Induced neural stem cells to target brain tumors

Induced neural stem cells to target brain tumors

Induced pluripotent stem cells (iPSCs) s form cancerous teratomas when implanted in vivo have limited the application of iPSC and iPSC-derived cell transplant therapies. With the recent development of transdifferentiation (TD), where somatic cells are directly reprogrammed into an alternate lineage bypassing dedifferentiation into a pluripotent state, reprogramming technology now stands poised to achieve safe personalized cell transplant therapy.

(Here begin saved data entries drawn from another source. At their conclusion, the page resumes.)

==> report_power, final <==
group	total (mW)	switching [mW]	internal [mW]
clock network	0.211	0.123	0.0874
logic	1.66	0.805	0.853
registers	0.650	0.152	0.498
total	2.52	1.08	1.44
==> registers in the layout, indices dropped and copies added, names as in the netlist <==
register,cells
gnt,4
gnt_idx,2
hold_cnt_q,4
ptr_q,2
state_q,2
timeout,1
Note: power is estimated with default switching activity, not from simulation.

The newest addition to the cell types created by TD is neural stem cells (NSCs), called induced NSCs (iNSCs). iNSCs were found to express nestin and differentiate into astrocytes, neurons and oligodendrocytes similar to brain-derived NSCs. Yet, unlike NSCs derived from embryonic stem cells or iPSCs, iNSCs showed no cancerous teratoma formation in vivo. This suggests that iNSCs can provide safe, routine, patient-specific cell transplantation therapy to treat disorders of the central nervous system (CNS). However, the efficacy of iNSC-based therapy remains to be defined.

Researchers in the journal Nature Communications provide evidence that TD-derived induced neural stem cells (iNSCs) are an efficacious therapeutic strategy for brain cancer.

They find that iNSCs genetically engineered with optical reporters and tumoricidal gene products retain the capacity to differentiate and induced apoptosis in co-cultured human glioblastoma cells. Time-lapse imaging shows that iNSCs are tumoritropic, homing rapidly to co-cultured glioblastoma cells and migrating extensively to distant tumur foci in the murine brain.

Multimodality imaging reveals that iNSC delivery of the anticancer molecule TRAIL decreases the growth of established solid and diffuse patient-derived orthotopic glioblastoma xenografts 230- and 20-fold, respectively, while significantly prolonging the median mouse survival.

These findings establish a strategy for creating autologous cell-based therapies to treat patients with aggressive forms of brain cancer.